Task item :: Write out exactly the lines of the entries below, from the first through the line containing "# settings of", and nothing beyond them.

##### Available records

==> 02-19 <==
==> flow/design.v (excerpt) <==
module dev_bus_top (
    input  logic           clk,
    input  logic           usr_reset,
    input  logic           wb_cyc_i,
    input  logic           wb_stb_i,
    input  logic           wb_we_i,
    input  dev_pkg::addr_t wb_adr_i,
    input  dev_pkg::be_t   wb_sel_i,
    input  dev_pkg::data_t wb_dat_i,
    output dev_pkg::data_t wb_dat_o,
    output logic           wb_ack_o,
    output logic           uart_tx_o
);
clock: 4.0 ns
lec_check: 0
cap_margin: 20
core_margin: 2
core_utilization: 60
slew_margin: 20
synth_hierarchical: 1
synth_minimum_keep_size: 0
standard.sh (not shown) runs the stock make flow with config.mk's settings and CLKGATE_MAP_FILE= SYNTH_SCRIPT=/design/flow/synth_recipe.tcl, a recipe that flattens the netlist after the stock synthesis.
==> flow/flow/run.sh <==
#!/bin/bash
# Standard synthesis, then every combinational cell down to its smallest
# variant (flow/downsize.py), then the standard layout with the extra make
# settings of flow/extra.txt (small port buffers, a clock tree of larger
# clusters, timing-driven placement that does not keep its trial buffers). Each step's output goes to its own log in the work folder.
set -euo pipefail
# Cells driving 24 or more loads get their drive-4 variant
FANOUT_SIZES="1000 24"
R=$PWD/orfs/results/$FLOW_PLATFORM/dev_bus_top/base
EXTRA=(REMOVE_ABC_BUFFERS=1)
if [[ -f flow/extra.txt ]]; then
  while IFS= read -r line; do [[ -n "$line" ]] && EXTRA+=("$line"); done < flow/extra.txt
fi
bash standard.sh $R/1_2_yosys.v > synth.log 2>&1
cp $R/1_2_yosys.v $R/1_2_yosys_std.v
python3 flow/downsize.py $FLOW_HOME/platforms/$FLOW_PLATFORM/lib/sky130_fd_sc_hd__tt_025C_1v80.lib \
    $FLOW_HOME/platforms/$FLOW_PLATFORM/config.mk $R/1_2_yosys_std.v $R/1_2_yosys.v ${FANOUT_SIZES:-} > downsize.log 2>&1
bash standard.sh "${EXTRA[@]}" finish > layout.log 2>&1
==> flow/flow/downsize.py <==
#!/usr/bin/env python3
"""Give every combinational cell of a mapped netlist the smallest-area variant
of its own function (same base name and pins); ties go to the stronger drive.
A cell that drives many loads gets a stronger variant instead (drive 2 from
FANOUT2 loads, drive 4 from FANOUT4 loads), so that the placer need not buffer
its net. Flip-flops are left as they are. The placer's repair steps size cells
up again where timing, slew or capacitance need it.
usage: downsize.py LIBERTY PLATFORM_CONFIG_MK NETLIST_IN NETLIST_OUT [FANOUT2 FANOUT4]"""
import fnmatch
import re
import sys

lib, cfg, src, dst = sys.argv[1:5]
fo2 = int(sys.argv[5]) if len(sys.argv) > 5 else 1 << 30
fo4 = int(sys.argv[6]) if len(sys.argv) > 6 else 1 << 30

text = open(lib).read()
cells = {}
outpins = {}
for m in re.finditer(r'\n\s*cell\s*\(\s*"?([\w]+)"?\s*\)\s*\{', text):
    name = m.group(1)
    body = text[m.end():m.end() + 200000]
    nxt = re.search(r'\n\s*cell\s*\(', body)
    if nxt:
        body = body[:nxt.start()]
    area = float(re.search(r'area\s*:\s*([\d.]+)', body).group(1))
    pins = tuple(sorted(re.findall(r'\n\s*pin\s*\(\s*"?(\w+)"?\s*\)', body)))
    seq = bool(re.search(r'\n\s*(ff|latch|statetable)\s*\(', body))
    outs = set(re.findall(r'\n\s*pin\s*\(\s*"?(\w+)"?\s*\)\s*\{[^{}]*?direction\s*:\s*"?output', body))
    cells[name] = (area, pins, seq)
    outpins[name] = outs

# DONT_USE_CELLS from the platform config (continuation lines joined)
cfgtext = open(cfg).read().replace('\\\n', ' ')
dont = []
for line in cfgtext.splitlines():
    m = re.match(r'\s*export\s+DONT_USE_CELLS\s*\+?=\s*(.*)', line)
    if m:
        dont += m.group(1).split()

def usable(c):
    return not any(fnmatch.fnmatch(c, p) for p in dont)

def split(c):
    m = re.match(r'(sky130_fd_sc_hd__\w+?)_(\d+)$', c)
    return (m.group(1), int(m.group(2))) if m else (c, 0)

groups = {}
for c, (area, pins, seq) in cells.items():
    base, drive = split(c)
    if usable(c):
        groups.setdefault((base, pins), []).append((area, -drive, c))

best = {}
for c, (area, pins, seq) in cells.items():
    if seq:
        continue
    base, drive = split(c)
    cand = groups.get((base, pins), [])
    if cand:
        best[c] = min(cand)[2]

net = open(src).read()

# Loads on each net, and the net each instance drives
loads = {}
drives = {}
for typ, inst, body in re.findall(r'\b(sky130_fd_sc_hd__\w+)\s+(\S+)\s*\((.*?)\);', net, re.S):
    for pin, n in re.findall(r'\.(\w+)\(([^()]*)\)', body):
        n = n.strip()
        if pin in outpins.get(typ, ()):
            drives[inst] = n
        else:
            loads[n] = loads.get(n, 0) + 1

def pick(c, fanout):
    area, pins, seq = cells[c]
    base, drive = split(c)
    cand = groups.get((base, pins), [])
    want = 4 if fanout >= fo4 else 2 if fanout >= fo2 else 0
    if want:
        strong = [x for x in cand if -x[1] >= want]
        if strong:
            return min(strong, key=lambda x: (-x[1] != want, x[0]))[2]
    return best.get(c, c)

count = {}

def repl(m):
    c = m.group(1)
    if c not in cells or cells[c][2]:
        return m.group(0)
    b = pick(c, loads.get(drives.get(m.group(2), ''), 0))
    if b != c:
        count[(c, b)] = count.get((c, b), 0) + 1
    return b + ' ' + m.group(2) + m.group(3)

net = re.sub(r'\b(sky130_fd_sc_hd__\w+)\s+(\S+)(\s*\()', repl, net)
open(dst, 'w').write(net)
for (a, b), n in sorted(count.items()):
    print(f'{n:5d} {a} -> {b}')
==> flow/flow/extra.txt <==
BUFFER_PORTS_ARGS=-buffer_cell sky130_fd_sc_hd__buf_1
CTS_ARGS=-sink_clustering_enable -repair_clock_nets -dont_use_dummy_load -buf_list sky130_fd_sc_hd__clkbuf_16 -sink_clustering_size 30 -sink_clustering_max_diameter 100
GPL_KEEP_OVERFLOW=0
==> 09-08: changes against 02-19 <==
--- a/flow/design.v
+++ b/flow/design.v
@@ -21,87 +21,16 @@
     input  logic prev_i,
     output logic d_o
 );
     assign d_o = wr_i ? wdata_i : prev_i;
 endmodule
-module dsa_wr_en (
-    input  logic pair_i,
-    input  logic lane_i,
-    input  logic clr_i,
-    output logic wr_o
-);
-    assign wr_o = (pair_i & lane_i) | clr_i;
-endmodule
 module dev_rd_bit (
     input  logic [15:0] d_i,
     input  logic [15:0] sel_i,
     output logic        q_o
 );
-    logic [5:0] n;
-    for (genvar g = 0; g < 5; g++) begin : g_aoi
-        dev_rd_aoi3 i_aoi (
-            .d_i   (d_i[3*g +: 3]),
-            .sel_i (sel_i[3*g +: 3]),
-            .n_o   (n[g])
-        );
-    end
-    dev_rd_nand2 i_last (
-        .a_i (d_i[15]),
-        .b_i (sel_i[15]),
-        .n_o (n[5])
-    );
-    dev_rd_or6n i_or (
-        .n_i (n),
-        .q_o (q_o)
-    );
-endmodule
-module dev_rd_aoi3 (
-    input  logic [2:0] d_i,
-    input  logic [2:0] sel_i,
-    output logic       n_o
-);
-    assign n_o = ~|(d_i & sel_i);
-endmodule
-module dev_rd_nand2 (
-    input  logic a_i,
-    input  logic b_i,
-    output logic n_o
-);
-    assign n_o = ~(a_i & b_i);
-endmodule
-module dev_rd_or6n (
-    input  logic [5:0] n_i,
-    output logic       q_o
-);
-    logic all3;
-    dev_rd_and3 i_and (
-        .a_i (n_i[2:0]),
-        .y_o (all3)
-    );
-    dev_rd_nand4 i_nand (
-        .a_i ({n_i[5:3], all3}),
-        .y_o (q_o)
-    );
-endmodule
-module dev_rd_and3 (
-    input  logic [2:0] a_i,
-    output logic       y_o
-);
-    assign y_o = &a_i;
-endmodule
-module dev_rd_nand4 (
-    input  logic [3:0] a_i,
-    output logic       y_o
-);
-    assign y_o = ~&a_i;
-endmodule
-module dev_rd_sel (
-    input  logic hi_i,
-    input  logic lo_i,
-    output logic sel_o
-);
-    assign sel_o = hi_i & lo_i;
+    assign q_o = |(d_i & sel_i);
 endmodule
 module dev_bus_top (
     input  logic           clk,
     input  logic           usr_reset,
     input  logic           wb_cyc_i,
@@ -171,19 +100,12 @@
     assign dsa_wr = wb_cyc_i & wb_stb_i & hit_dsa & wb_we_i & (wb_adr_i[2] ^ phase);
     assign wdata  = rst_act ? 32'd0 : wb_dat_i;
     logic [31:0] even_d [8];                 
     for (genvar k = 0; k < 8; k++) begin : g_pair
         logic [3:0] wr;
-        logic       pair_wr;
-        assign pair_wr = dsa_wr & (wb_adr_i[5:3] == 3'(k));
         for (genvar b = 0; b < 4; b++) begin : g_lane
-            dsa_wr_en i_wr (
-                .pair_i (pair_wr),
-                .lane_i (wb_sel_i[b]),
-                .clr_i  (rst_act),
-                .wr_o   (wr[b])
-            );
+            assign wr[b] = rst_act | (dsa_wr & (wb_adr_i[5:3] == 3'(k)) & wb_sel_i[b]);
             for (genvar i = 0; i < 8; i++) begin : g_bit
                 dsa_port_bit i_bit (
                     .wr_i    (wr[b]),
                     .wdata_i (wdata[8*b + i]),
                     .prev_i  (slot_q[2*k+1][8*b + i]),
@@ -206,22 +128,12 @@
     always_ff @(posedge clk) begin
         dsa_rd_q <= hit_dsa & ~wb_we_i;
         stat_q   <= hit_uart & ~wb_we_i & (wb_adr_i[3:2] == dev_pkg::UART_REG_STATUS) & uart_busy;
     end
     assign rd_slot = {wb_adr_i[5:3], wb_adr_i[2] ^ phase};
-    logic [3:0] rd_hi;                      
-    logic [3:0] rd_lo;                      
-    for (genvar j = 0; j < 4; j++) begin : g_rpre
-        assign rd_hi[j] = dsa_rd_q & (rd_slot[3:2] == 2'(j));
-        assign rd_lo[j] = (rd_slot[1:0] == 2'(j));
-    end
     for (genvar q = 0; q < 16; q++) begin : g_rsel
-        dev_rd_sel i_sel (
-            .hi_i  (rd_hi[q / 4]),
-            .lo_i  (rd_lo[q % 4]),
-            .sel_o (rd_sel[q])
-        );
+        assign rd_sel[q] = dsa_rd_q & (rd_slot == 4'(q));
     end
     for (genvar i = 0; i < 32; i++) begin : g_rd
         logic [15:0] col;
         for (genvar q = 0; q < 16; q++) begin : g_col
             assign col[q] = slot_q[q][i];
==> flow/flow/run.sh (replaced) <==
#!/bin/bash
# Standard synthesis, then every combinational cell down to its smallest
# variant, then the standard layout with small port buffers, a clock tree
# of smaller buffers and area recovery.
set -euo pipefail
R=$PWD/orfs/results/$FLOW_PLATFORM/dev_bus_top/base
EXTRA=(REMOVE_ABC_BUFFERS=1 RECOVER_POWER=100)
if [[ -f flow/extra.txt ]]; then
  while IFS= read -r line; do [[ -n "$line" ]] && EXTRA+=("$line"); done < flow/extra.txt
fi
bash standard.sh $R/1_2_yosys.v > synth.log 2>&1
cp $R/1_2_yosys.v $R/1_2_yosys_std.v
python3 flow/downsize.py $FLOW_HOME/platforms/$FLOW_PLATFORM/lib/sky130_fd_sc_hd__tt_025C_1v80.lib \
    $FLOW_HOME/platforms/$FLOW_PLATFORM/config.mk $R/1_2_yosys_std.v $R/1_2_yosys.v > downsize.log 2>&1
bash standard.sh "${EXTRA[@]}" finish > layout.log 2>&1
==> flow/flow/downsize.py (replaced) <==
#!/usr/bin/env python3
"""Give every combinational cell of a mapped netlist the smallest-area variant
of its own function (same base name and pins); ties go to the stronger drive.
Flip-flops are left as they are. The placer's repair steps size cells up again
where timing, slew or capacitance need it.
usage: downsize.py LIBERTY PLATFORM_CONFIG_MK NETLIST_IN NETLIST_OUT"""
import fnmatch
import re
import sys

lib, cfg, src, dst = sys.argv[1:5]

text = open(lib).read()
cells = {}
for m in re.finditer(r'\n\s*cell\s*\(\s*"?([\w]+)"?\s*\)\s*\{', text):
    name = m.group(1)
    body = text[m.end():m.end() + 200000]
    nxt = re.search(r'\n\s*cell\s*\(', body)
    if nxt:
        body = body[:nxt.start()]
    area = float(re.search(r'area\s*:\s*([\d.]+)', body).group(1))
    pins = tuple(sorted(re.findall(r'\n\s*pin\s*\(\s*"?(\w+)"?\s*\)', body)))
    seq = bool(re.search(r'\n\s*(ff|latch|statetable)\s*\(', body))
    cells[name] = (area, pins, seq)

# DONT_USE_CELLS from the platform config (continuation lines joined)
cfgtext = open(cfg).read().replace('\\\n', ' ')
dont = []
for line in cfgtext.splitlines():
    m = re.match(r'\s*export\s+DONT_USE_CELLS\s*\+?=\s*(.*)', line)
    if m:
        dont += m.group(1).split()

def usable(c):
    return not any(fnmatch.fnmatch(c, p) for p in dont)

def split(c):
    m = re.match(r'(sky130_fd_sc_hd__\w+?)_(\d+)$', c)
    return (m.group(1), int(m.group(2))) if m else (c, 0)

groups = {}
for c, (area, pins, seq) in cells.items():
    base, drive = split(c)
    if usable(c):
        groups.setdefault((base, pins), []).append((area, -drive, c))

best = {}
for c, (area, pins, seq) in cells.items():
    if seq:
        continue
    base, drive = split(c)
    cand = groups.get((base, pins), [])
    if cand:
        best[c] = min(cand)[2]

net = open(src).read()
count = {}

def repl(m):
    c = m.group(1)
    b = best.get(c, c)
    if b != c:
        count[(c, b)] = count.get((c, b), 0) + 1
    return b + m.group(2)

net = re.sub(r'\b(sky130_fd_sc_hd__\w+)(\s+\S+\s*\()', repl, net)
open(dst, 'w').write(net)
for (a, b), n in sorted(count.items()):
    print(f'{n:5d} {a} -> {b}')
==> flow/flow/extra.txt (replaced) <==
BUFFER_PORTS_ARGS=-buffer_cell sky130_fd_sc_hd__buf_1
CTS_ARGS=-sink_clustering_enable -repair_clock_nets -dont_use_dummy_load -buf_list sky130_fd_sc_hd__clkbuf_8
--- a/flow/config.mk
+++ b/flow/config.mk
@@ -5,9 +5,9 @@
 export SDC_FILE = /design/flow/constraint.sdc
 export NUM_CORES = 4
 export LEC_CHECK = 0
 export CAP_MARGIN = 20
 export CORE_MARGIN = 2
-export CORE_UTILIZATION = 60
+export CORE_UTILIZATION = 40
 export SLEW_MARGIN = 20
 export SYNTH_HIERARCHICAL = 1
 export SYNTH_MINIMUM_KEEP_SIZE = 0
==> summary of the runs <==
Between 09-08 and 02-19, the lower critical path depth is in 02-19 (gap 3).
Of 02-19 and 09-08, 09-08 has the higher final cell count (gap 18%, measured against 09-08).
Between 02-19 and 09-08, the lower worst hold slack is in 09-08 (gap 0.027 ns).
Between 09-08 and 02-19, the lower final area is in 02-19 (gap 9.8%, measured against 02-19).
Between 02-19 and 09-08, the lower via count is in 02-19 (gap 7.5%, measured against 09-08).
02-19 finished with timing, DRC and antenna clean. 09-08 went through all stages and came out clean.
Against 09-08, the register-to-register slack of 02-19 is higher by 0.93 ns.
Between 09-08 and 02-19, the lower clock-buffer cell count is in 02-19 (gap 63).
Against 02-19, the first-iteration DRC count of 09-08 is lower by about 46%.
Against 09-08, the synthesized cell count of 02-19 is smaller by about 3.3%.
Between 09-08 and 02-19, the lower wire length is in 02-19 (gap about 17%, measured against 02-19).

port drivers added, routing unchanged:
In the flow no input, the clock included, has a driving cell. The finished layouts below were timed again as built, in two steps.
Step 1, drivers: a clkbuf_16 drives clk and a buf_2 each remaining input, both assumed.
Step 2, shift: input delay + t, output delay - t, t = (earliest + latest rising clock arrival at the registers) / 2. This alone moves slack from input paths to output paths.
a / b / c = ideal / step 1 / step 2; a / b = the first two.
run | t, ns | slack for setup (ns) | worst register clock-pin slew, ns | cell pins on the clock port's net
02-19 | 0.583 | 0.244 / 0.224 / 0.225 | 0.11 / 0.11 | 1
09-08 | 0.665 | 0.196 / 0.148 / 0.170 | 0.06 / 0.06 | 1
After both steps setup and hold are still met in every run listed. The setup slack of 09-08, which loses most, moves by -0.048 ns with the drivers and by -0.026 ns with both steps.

##########

Your solution ::
==> 02-19 <==
==> flow/design.v (excerpt) <==
module dev_bus_top (
    input  logic           clk,
    input  logic           usr_reset,
    input  logic           wb_cyc_i,
    input  logic           wb_stb_i,
    input  logic           wb_we_i,
    input  dev_pkg::addr_t wb_adr_i,
    input  dev_pkg::be_t   wb_sel_i,
    input  dev_pkg::data_t wb_dat_i,
    output dev_pkg::data_t wb_dat_o,
    output logic           wb_ack_o,
    output logic           uart_tx_o
);
clock: 4.0 ns
lec_check: 0
cap_margin: 20
core_margin: 2
core_utilization: 60
slew_margin: 20
synth_hierarchical: 1
synth_minimum_keep_size: 0
standard.sh (not shown) runs the stock make flow with config.mk's settings and CLKGATE_MAP_FILE= SYNTH_SCRIPT=/design/flow/synth_recipe.tcl, a recipe that flattens the netlist after the stock synthesis.
==> flow/flow/run.sh <==
#!/bin/bash
# Standard synthesis, then every combinational cell down to its smallest
# variant (flow/downsize.py), then the standard layout with the extra make
# settings of flow/extra.txt (small port buffers, a clock tree of larger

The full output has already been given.